Somalia: UN food aid agency suspends air delivery as fighting intensifies
The United Nations World Food Programme (WFP) has suspended much of its delivery of aid by air in Somalia due to increased fighting, including its first airdrops in eight years, and withdrawn its last international staff from a country where it has been struggling to feed up to half a million people hit by floods.
The intensified conflict between the Transitional Federal Government (TFG) and the Union of Islamic Courts (UIC) is also disrupting the dispatch of WFP food by road within Somalia, delaying distribution, and the agency today urged all parties to allow humanitarian workers and aid to move freely and safely to help the most vulnerable.
“WFP hopes to resume all its air operations using airdrops and helicopters and its humanitarian passenger and cargo services in Somalia as soon as possible and is in contact with authorities on the ground in an attempt to achieve this,” it added.
The airdrops on Sunday and Monday by an Antonov-12, flying out of Mombasa in neighbouring Kenya, were the first by WFP in Somalia since 1998 when floods submerged much of the region, and had delivered 28 metric tons before the agency suspended them yesterday due to a TFG ban on using Somali air space.
It also temporarily relocated two MI-8 helicopters and 25 humanitarian workers, including its last eight international staffers, from the Somalia port of Kismayo to Nairobi, Kenya’s capital, at the request of Kismayo authorities because of expected unrest.
There are still more than 100 national staff operating from 15 offices across the country, working to distribute food. “The quantity of food affected by the suspension of airdrops and helicopter operations is small in tonnage terms in comparison to the total amount of food delivered in Somalia by WFP, but it is very significant for those people we are trying to reach because they were cut off from access by land,” the agency said.
WFP also suspended its passenger and cargo flights from Kenya into Somalia but hopes to resume them from Nairobi to northern Somalia and within northern Somalia tomorrow.
Since the beginning of November 8,000 tons of WFP food, transported by water, land and air have been distributed to 383,000 people in flood-affected areas of south and central Somalia, which earlier this year was hit by the worst drought in 10 years.

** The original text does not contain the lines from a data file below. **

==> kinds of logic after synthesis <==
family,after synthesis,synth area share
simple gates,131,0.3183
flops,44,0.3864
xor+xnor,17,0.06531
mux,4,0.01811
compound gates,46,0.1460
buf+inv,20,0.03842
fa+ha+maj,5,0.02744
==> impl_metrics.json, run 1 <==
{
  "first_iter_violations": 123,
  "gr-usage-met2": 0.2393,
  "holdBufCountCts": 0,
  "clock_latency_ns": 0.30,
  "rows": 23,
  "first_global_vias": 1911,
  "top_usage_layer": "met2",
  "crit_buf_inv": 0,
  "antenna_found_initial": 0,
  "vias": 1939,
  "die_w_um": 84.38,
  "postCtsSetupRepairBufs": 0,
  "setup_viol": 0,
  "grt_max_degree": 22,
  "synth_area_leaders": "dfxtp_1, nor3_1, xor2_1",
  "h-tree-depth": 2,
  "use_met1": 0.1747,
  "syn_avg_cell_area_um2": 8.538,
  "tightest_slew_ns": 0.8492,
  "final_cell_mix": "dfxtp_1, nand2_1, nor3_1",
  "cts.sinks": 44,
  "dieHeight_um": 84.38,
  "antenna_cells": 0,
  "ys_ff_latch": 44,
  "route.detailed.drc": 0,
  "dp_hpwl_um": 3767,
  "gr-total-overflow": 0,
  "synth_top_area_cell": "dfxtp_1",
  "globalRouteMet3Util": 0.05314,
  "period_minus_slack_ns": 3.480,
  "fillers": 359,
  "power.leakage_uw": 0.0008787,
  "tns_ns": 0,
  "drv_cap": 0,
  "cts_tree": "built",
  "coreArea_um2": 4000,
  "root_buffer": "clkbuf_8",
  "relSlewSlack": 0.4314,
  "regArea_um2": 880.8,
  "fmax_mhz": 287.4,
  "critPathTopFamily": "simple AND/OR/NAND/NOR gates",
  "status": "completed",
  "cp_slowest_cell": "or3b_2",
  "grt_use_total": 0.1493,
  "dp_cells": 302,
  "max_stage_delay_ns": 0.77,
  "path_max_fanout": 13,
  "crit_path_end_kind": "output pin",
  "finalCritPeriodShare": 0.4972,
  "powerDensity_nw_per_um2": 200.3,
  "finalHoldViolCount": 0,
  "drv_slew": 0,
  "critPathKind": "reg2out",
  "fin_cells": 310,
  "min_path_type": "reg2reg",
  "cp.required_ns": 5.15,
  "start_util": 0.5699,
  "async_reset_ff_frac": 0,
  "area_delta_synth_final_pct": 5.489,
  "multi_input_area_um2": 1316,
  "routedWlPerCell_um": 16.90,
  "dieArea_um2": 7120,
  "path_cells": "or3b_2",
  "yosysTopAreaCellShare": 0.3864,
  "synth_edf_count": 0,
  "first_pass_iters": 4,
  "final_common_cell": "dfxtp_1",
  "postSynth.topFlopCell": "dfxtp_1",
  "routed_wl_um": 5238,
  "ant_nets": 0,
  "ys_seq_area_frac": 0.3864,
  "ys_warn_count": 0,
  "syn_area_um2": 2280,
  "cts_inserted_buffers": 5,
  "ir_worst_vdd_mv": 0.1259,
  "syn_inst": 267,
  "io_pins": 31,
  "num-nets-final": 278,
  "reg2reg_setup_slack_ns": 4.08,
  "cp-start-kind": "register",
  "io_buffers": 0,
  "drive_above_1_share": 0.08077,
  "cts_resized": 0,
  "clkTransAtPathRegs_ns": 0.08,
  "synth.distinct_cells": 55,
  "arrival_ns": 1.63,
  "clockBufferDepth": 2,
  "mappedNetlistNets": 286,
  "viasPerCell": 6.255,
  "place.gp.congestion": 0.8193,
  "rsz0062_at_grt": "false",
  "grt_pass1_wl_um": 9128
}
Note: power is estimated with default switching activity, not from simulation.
--- src/rtl/imem_loader.sv ---
// Host-side instruction loader: streams words into instruction memory while the
// processor is held in reset, then releases it with a one-cycle PC override.
module imem_loader #(
  parameter int unsigned DATA_W = 16,
  parameter int unsigned ADDR_W = 3,
  parameter int unsigned DEPTH  = 8
) (
  input  logic              clk,
  input  logic              rst,
  input  logic              load_start,
  input  logic              in_valid,
  output logic              in_ready,
  input  logic [DATA_W-1:0] in_data,
  input  logic              in_last,
  output logic              mem_we,
  output logic [ADDR_W-1:0] mem_addr,
  output logic [DATA_W-1:0] mem_wdata,
  output logic              cpu_rst,
  output logic              pc_manual_override,
  output logic [ADDR_W-1:0] manual_pc,
  output logic              busy,
  output logic              done,
  output logic              err_overflow,
  output logic [ADDR_W:0]   word_count
);

  localparam int unsigned CNT_W = ADDR_W + 1;

  typedef enum logic [2:0] {
    S_IDLE, S_HEADER, S_LOAD, S_DRAIN, S_KICK, S_RUN, S_ERR
  } state_e;

  state_e             state_q, state_d;
  logic [ADDR_W-1:0]  start_pc_q, start_pc_d;
  logic [CNT_W-1:0]   word_count_q, word_count_d;
  logic               in_ready_q, in_ready_d;
  logic               mem_we_q, mem_we_d;
  logic [ADDR_W-1:0]  mem_addr_q, mem_addr_d;
  logic [DATA_W-1:0]  mem_wdata_q, mem_wdata_d;
  logic               cpu_rst_q, cpu_rst_d;
  logic               override_q, override_d;
  logic [ADDR_W-1:0]  manual_pc_q, manual_pc_d;
  logic               busy_q, busy_d;
  logic               done_q, done_d;
  logic               err_q, err_d;
  logic               beat;

  assign beat = in_valid && in_ready_q;

  // Next-state and next-output logic; outputs derive from the state being entered.
  always_comb begin
    state_d      = state_q;
    start_pc_d   = start_pc_q;
    word_count_d = word_count_q;
    mem_we_d     = 1'b0;
    mem_addr_d   = mem_addr_q;
    mem_wdata_d  = mem_wdata_q;
    manual_pc_d  = manual_pc_q;

    unique case (state_q)
      S_IDLE: if (load_start) state_d = S_HEADER;
      S_HEADER: begin
        if (beat) begin
          start_pc_d = in_data[ADDR_W-1:0];
          state_d    = in_last ? S_DRAIN : S_LOAD;
        end
      end
      S_LOAD: begin
        if (beat) begin
          if (word_count_q == CNT_W'(DEPTH)) begin
            state_d = S_ERR;
          end else begin
            mem_we_d     = 1'b1;
            mem_addr_d   = word_count_q[ADDR_W-1:0];
            mem_wdata_d  = in_data;
            word_count_d = word_count_q + CNT_W'(1);
            if (in_last) state_d = S_DRAIN;
          end
        end
      end
      S_DRAIN: state_d = S_KICK;
      S_KICK:  state_d = S_RUN;
      S_RUN, S_ERR: if (load_start) state_d = S_HEADER;
      default: state_d = S_IDLE;
    endcase

    if (state_d == S_HEADER && state_q != S_HEADER) word_count_d = '0;
    if (state_d == S_KICK) manual_pc_d = start_pc_d;

    in_ready_d = (state_d == S_HEADER) || (state_d == S_LOAD);
    busy_d     = in_ready_d;
    cpu_rst_d  = !((state_d == S_KICK) || (state_d == S_RUN));
    override_d = (state_d == S_KICK);
    done_d     = (state_d == S_RUN);
    err_d      = (state_d == S_ERR);
  end

  always_ff @(posedge clk or negedge rst) begin
    if (!rst) begin
      state_q      <= S_IDLE;
      start_pc_q   <= '0;
      word_count_q <= '0;
      in_ready_q   <= 1'b0;
      mem_we_q     <= 1'b0;
      mem_addr_q   <= '0;
      mem_wdata_q  <= '0;
      cpu_rst_q    <= 1'b1;
      override_q   <= 1'b0;
      manual_pc_q  <= '0;
      busy_q       <= 1'b0;
      done_q       <= 1'b0;
      err_q        <= 1'b0;
    end else begin
      state_q      <= state_d;
      start_pc_q   <= start_pc_d;
      word_count_q <= word_count_d;
      in_ready_q   <= in_ready_d;
      mem_we_q     <= mem_we_d;
      mem_addr_q   <= mem_addr_d;
      mem_wdata_q  <= mem_wdata_d;
      cpu_rst_q    <= cpu_rst_d;
      override_q   <= override_d;
      manual_pc_q  <= manual_pc_d;
      busy_q       <= busy_d;
      done_q       <= done_d;
      err_q        <= err_d;
    end
  end

  assign in_ready           = in_ready_q;
  assign mem_we             = mem_we_q;
  assign mem_addr           = mem_addr_q;
  assign mem_wdata          = mem_wdata_q;
  assign cpu_rst            = cpu_rst_q;
  assign pc_manual_override = override_q;
  assign manual_pc          = manual_pc_q;
  assign busy               = busy_q;
  assign done               = done_q;
  assign err_overflow       = err_q;
  assign word_count         = word_count_q;

endmodule
`config.mk`:
```
export PLATFORM = sky130hd
export DESIGN_NAME = shift_reg_lr_rotate
export DESIGN_NICKNAME = d
export VERILOG_FILES = /design/src/rtl/shift_reg_lr_rotate.sv
export SDC_FILE = /design/constraint.sdc
export NUM_CORES = 1
export LEC_CHECK = 0
export ABC_CLOCK_PERIOD_IN_PS = 2500
export BUFFER_PORTS_ARGS = -buffer_cell sky130_fd_sc_hd__buf_2
export CAP_MARGIN = 10
export CORE_MARGIN = 4
export CORE_UTILIZATION = 35
export DETAILED_ROUTE_END_ITERATION = 8
export SYNTH_ARGS = -nofsm -noshare
export SYNTH_HDL_FRONTEND = slang
export SYNTH_SLANG_ARGS = --single-unit
```
`constraint.sdc`:
```
create_clock -name clk -period 2.5 [get_ports clk]
set_input_delay 0.375 -clock clk [delete_from_list [all_inputs] [get_ports clk]]
set_output_delay 0.375 -clock clk [all_outputs]
set_load 0.05 [all_outputs]
```
==> config.mk <==
export PLATFORM = sky130hd
export DESIGN_NAME = sha256_msg_schedule
export DESIGN_NICKNAME = d
export VERILOG_FILES = /design/src/rtl/sha256_msg_schedule.sv
export SDC_FILE = /design/constraint.sdc
export NUM_CORES = 2
export LEC_CHECK = 0
export CAP_MARGIN = 10
export CORE_ASPECT_RATIO = 0.75
export CORE_UTILIZATION = 40
export CTS_CLUSTER_DIAMETER = 60
export DETAILED_ROUTE_END_ITERATION = 6
export PLACE_DENSITY = 0.58
export SLEW_MARGIN = 10
export SYNTH_ARGS = -nofsm -noshare
export SYNTH_HDL_FRONTEND = slang
export SYNTH_SLANG_ARGS = --single-unit
export TNS_END_PERCENT = 10
==> constraint.sdc <==
create_clock -name clk -period 20.4 [get_ports clk]
set_clock_uncertainty 0.2 [all_clocks]
set_input_delay 4.08 -clock clk [delete_from_list [all_inputs] [get_ports clk]]
set_output_delay 4.08 -clock clk [all_outputs]
set_load 0.05 [all_outputs]
==> src/rtl/sha256_msg_schedule.sv <==
// SHA-256 message schedule: accepts W0..W15, then expands W16..W(ROUNDS-1), one word per cycle.
// Define SHA256_SCHED_WK_EN to emit W_t + K_t (the window still holds raw W_t).
module sha256_msg_schedule #(
  parameter int unsigned ROUNDS = 64
) (
  input  logic        clk,
  input  logic        rst,
  input  logic        in_valid,
  output logic        in_ready,
  input  logic [31:0] in_word,
  output logic        out_valid,
  input  logic        out_ready,
  output logic [31:0] out_word,
  output logic [5:0]  out_round,
  output logic        out_last,
  output logic        busy
);

  typedef enum logic [0:0] {StLoad, StExpand} state_e;

  localparam logic [5:0] LastRound = 6'(ROUNDS - 1);

`ifdef SHA256_SCHED_WK_EN
  localparam logic [31:0] K [64] = '{
    32'h428a2f98, 32'h71374491, 32'hb5c0fbcf, 32'he9b5dba5,
    32'h3956c25b, 32'h59f111f1, 32'h923f82a4, 32'hab1c5ed5,
    32'hd807aa98, 32'h12835b01, 32'h243185be, 32'h550c7dc3,
    32'h72be5d74, 32'h80deb1fe, 32'h9bdc06a7, 32'hc19bf174,
    32'he49b69c1, 32'hefbe4786, 32'h0fc19dc6, 32'h240ca1cc,
    32'h2de92c6f, 32'h4a7484aa, 32'h5cb0a9dc, 32'h76f988da,
    32'h983e5152, 32'ha831c66d, 32'hb00327c8, 32'hbf597fc7,
    32'hc6e00bf3, 32'hd5a79147, 32'h06ca6351, 32'h14292967,
    32'h27b70a85, 32'h2e1b2138, 32'h4d2c6dfc, 32'h53380d13,
    32'h650a7354, 32'h766a0abb, 32'h81c2c92e, 32'h92722c85,
    32'ha2bfe8a1, 32'ha81a664b, 32'hc24b8b70, 32'hc76c51a3,
    32'hd192e819, 32'hd6990624, 32'hf40e3585, 32'h106aa070,
    32'h19a4c116, 32'h1e376c08, 32'h2748774c, 32'h34b0bcb5,
    32'h391c0cb3, 32'h4ed8aa4a, 32'h5b9cca4f, 32'h682e6ff3,
    32'h748f82ee, 32'h78a5636f, 32'h84c87814, 32'h8cc70208,
    32'h90befffa, 32'ha4506ceb, 32'hbef9a3f7, 32'hc67178f2
  };
`endif

  function automatic logic [31:0] sigma0(input logic [31:0] x);
    return {x[6:0], x[31:7]} ^ {x[17:0], x[31:18]} ^ (x >> 3);
  endfunction

  function automatic logic [31:0] sigma1(input logic [31:0] x);
    return {x[16:0], x[31:17]} ^ {x[18:0], x[31:19]} ^ (x >> 10);
  endfunction

  state_e      state_q;
  logic [31:0] w_q [16];
  logic [5:0]  t_q;
  logic        out_valid_q;
  logic [31:0] out_word_q;
  logic [5:0]  out_round_q;
  logic        out_last_q;

  logic        free;
  logic        advance;
  logic [31:0] w_expand;
  logic [31:0] w_new;
  logic [31:0] out_word_d;

  always_comb begin
    free      = ~out_valid_q | out_ready;
    in_ready  = (state_q == StLoad) & free;
    w_expand  = sigma1(w_q[14]) + w_q[9] + sigma0(w_q[1]) + w_q[0];
    w_new     = (state_q == StLoad) ? in_word : w_expand;
    advance   = (state_q == StLoad) ? (in_valid & free) : free;
`ifdef SHA256_SCHED_WK_EN
    out_word_d = w_new + K[t_q];
`else
    out_word_d = w_new;
`endif
  end

  always_ff @(posedge clk or posedge rst) begin
    if (rst) begin
      state_q     <= StLoad;
      t_q         <= 6'd0;
      out_valid_q <= 1'b0;
      out_word_q  <= 32'd0;
      out_round_q <= 6'd0;
      out_last_q  <= 1'b0;
      for (int i = 0; i < 16; i++) begin
        w_q[i] <= 32'd0;
      end
    end else if (advance) begin
      for (int i = 0; i < 15; i++) begin
        w_q[i] <= w_q[i+1];
      end
      w_q[15]     <= w_new;
      out_word_q  <= out_word_d;
      out_round_q <= t_q;
      out_valid_q <= 1'b1;
      out_last_q  <= (t_q == LastRound);
      if (state_q == StExpand && t_q == LastRound) begin
        state_q <= StLoad;
        t_q     <= 6'd0;
      end else begin
        if (state_q == StLoad && t_q == 6'd15) begin
          state_q <= StExpand;
        end
        t_q <= t_q + 6'd1;
      end
    end else if (out_ready) begin
      // Consumed with nothing new to load: drop valid, keep the data bits.
      out_valid_q <= 1'b0;
      out_last_q  <= 1'b0;
    end
  end

  assign out_valid = out_valid_q;
  assign out_word  = out_word_q;
  assign out_round = out_round_q;
  assign out_last  = out_last_q;
  assign busy      = (state_q == StExpand) | out_valid_q;

endmodule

Secretary-General Kofi Annan yesterday telephoned Ethiopian Prime Minster Meles Zenawi, whose forces are helping the TFG, to try and halt the violence. Mr. Annan’s Special Representative for Somalia, François Lonsény Fall urged the Security Council to call on all sides to immediately stop fighting, warning of possible regional consequences if the conflict escalates. The Council has scheduled consultations on the matter today.

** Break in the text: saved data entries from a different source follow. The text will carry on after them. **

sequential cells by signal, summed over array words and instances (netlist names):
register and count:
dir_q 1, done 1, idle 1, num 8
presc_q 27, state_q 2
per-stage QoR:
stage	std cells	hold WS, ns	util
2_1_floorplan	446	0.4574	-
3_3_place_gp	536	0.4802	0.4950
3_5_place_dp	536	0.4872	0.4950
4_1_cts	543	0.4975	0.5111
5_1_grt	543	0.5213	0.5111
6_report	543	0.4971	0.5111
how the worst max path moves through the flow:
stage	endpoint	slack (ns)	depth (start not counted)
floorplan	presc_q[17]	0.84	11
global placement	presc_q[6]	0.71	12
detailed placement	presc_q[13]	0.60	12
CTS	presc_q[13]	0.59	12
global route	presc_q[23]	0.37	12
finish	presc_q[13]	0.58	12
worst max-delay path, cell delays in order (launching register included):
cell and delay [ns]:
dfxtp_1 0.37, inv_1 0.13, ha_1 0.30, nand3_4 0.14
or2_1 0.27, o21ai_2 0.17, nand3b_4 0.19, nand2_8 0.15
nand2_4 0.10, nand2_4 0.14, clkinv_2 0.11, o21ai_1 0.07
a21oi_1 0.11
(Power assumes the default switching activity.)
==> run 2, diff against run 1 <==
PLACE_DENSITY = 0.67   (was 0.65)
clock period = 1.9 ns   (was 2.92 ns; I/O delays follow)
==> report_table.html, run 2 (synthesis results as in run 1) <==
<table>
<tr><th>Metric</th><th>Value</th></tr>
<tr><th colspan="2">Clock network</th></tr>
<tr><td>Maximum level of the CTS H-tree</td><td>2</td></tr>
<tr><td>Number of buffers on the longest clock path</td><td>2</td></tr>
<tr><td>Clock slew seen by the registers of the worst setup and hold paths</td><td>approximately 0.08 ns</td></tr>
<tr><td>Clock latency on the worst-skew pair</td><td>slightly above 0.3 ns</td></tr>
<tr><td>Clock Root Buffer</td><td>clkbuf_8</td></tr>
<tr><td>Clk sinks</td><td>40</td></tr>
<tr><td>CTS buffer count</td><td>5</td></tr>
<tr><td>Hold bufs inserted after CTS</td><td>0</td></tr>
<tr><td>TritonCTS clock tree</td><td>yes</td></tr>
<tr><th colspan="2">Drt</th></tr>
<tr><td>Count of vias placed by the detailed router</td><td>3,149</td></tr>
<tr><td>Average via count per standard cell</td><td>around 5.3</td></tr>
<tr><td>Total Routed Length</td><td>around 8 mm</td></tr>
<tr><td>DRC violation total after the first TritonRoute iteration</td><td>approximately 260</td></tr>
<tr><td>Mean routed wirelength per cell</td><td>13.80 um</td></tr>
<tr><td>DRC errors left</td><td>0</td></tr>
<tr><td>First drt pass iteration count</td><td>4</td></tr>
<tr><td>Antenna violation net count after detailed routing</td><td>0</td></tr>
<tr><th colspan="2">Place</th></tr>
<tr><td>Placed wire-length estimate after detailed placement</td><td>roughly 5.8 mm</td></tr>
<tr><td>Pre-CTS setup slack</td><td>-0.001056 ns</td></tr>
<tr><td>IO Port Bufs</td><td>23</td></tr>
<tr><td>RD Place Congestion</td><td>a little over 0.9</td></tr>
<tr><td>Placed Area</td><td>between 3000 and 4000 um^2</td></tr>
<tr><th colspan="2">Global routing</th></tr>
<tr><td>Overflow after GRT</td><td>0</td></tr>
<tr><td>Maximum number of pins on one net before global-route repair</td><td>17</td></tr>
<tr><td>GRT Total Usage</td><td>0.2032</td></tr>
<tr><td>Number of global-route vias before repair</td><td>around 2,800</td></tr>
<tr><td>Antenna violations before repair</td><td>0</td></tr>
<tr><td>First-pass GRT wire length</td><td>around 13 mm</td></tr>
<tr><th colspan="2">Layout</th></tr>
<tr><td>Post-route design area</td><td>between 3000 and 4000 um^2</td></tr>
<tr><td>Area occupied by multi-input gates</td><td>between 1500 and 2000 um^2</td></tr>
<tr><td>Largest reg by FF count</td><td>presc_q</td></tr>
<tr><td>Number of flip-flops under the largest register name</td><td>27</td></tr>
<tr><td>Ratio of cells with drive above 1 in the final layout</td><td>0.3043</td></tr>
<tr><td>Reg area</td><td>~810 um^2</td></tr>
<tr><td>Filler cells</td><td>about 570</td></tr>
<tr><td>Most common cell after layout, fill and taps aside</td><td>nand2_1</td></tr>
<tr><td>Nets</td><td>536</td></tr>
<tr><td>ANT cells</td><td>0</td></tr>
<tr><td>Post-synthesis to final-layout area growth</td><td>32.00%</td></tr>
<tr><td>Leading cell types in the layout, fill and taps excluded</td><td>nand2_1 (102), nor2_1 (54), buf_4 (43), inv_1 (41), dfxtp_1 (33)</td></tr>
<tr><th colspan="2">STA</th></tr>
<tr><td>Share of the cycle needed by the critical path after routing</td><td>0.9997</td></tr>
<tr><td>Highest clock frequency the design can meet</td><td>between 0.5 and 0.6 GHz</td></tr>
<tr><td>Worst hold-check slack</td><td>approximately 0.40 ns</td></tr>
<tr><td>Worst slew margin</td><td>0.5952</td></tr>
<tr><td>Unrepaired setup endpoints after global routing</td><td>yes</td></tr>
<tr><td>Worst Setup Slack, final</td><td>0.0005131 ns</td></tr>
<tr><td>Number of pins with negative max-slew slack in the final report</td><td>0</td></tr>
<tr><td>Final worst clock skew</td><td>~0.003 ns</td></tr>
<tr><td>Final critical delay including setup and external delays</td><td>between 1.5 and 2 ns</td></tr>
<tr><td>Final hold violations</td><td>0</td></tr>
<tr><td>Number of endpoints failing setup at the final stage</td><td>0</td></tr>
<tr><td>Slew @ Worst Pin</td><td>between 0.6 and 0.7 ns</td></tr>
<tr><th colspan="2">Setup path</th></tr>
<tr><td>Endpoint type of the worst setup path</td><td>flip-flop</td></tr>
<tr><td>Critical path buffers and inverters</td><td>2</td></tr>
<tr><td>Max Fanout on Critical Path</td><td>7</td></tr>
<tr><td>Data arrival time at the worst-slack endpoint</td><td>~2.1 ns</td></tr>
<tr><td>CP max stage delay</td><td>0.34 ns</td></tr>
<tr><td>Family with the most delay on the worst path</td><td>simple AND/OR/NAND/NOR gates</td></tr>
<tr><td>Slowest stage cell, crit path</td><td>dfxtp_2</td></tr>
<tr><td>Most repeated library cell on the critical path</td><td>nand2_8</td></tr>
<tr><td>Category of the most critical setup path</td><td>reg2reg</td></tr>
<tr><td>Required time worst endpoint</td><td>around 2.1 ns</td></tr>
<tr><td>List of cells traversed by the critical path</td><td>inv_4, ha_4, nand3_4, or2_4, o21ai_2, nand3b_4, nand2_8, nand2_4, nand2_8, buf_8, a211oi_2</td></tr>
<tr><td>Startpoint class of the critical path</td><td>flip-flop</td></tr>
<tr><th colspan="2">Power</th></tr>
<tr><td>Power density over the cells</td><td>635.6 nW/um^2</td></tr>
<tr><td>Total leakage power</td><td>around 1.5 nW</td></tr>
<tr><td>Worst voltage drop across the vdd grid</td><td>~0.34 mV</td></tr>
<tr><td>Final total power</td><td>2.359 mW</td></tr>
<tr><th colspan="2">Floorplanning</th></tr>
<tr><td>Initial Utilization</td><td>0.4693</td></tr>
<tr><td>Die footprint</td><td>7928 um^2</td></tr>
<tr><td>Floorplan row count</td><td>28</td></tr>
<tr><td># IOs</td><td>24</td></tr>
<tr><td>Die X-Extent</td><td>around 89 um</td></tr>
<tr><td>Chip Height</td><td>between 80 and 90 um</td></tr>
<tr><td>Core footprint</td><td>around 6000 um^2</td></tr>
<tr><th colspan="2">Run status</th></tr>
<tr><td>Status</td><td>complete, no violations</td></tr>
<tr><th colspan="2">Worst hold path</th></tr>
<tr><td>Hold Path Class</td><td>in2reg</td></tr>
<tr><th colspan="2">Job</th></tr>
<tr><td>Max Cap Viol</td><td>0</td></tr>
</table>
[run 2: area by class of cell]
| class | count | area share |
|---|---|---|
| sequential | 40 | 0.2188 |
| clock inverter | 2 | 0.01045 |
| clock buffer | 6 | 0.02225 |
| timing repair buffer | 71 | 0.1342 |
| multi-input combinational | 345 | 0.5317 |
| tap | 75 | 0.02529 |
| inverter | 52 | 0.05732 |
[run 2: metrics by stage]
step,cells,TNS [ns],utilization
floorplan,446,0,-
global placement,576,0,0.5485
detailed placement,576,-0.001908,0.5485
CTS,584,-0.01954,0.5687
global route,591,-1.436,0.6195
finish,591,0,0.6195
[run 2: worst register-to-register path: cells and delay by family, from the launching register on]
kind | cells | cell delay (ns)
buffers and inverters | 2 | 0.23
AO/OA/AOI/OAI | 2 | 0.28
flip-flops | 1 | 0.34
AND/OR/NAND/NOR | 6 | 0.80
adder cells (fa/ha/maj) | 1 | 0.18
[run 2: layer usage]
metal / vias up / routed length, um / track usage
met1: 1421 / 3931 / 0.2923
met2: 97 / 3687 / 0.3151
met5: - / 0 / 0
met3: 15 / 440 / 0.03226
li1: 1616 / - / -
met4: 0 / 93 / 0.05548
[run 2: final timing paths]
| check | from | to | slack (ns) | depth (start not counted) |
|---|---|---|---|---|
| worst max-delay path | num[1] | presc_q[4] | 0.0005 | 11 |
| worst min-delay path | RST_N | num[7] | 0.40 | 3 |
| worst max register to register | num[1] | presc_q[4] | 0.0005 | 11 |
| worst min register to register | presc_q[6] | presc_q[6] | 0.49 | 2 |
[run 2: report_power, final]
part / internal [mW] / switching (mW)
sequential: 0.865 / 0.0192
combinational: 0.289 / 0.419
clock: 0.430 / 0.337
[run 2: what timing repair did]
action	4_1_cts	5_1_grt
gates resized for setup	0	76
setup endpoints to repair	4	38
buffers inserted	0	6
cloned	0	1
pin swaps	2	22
**config.mk**
```make
export PLATFORM = sky130hd
export DESIGN_NAME = armleocpu_csr_sequencer
export DESIGN_NICKNAME = d
export VERILOG_FILES = /design/src/rtl/armleocpu_csr_sequencer.sv
export SDC_FILE = /design/constraint.sdc
export NUM_CORES = 1
export LEC_CHECK = 0
export ABC_AREA = 0
export CAP_MARGIN = 20
export CELL_PAD_IN_SITES_DETAIL_PLACEMENT = 1
export CELL_PAD_IN_SITES_GLOBAL_PLACEMENT = 2
export CORE_MARGIN = 5
export CORE_UTILIZATION = 23
export DETAILED_ROUTE_END_ITERATION = 10
export PLACE_DENSITY = 0.84
export SYNTH_ARGS = -nofsm -noshare
export SYNTH_HDL_FRONTEND = slang
export SYNTH_SLANG_ARGS = --single-unit
export TNS_END_PERCENT = 5
```
**constraint.sdc**
```tcl
create_clock -name clk -period 2.3 [get_ports clk]
set_input_delay 0.575 -clock clk [delete_from_list [all_inputs] [get_ports clk]]
set_output_delay 0.575 -clock clk [all_outputs]
set_load 0.02 [all_outputs]
```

Today, UN High Commissioner for Human Rights Louise Arbour expressed deep concern for civilian victims. In response to reports of aerial bombardments by Ethiopian forces, she insisted that the laws of war must be respected at all times, granting safe passage to civilians fleeing the conflict and access for humanitarian organizations.
“It is unacceptable that the people of Somalia are again facing an upsurge in violence, displacement and human rights violations,” she said.